13:05And I was like, well, that's odd. So I immediately rang my sister who manages an endoscopy clinic,
13:10told her and she was like, right, we're getting him down. We'll have a look.
13:13And we just all assumed that it was going to be nothing much.
13:17I wake up and I can see this line of people all looking at me with a really concerned look.
13:21And
13:21it's like, you know, I'm lying there going, that's not good. The gastroenterologist comes out and says,
13:29well, we found a tumour. Okay. I think it's just impossible to take in. Everybody would say this,
13:35you know, with these sort of diagnoses, it happens so quickly.
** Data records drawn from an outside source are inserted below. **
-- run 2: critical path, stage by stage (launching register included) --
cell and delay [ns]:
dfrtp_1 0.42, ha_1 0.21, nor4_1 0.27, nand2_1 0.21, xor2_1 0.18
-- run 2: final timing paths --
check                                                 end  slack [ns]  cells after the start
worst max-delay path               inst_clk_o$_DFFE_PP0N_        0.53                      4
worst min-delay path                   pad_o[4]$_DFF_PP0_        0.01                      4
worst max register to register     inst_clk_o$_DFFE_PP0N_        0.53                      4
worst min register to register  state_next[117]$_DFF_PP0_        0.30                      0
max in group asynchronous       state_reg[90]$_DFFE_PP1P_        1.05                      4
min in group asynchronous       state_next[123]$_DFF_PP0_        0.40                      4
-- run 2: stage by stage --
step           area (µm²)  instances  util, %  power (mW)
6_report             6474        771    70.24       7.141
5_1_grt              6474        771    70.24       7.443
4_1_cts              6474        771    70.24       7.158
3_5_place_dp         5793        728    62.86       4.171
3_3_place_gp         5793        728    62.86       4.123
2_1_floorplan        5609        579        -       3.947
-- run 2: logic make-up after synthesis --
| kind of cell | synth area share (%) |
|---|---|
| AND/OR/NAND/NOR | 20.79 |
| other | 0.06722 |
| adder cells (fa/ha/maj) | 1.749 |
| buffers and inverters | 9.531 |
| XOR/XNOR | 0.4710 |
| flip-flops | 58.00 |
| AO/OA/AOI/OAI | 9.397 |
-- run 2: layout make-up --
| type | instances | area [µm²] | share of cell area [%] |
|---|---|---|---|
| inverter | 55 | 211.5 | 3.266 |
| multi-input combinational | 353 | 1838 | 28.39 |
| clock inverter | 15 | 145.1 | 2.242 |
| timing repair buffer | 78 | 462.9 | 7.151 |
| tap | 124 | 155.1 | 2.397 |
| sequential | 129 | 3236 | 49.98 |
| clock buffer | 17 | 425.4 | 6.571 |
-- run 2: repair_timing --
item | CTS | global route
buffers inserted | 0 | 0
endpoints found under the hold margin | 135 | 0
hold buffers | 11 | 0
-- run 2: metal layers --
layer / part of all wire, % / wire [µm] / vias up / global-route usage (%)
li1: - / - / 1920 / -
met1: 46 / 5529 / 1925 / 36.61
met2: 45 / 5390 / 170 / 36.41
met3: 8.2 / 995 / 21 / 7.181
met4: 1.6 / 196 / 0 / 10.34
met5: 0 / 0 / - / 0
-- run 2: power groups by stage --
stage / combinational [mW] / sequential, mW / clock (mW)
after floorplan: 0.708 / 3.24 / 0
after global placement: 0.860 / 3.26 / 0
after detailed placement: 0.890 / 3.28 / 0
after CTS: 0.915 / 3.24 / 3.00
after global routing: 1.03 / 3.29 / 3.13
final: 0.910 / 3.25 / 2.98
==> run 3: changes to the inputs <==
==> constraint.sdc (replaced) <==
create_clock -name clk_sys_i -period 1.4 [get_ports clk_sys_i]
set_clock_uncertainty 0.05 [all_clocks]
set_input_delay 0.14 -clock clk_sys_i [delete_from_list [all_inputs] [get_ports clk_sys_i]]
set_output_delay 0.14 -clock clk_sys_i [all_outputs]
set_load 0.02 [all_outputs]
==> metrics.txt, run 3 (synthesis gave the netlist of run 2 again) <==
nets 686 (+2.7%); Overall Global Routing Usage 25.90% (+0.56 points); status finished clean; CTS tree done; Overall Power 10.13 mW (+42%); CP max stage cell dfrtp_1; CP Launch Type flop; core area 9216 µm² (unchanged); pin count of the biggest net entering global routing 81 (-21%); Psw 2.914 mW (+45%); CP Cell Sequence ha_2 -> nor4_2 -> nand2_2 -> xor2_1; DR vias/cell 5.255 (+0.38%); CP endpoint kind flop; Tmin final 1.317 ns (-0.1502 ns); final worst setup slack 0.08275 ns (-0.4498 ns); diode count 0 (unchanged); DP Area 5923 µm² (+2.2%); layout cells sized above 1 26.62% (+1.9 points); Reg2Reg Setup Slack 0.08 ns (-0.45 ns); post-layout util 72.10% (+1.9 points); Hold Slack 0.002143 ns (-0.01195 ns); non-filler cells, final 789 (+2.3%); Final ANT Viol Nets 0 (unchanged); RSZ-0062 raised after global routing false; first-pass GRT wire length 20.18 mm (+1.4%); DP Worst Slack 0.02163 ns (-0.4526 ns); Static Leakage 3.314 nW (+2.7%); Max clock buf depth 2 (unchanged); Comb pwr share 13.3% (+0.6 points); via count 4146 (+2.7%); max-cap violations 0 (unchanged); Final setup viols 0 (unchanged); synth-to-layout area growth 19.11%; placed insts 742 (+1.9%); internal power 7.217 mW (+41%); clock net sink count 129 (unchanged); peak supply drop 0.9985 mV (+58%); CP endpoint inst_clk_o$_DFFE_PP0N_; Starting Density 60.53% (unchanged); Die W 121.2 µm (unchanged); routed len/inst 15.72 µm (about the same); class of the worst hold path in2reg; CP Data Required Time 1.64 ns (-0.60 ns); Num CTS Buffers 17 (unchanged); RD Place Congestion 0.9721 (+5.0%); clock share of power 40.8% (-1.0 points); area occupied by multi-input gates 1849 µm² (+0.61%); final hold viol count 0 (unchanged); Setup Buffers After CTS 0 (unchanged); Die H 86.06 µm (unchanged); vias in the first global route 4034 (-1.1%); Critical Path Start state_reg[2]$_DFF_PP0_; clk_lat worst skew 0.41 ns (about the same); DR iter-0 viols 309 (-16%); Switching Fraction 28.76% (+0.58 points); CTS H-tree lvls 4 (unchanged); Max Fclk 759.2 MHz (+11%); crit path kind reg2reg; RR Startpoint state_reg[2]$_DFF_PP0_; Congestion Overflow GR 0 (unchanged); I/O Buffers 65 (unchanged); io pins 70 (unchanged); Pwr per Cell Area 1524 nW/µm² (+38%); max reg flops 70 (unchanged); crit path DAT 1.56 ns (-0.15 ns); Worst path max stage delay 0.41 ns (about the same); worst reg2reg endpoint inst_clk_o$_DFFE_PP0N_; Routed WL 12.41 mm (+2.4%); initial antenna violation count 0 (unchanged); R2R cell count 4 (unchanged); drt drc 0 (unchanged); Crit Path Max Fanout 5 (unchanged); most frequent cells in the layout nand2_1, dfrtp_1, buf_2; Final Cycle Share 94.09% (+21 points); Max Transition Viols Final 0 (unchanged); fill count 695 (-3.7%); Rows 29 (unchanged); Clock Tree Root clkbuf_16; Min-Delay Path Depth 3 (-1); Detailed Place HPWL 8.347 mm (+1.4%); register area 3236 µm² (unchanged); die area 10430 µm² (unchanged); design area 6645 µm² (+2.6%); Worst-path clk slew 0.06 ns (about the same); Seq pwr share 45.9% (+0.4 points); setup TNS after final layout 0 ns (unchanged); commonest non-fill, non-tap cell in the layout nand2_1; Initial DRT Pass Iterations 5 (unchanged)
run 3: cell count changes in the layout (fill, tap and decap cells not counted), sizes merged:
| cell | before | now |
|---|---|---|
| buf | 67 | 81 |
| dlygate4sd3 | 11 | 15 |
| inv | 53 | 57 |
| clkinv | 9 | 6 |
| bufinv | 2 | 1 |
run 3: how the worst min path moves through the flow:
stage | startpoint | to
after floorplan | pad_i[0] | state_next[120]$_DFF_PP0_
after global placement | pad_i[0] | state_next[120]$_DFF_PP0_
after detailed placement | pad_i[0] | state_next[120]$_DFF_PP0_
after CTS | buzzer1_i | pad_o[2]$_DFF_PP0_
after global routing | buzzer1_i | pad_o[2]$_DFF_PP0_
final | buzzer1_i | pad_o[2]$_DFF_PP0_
You've gone from someone who doesn't
13:39have cancer to someone who has cancer. We had a meeting with the surgeon at St. Vincent's
13:43and he was telling us that he needed to take out his esophagus.
13:50When the data was presented at the multidisciplinary team meeting at St. Vincent's,
13:55it was thought that he had advanced esophageal cancer. And then with the PET scan showing an
14:01increased uptake in one of the lymph nodes, that was very concerning.
14:07At that time, the preferred protocol involved having chemotherapy and radiotherapy prior to having surgery.
14:19There's nothing else that can be done for this. This is how it's being
14:22told to me at this point. So what we'll do then is we'll hoick your stomach up into your
14:28throat. No esophagus. Food will just drop into your stomach. It's a big operation. There are a lot of
14:36steps involved. And then the post-operative care is just as important. You know, the intensive care
14:43team looks after these patients. There's about a 30% chance of some form of complication occurring.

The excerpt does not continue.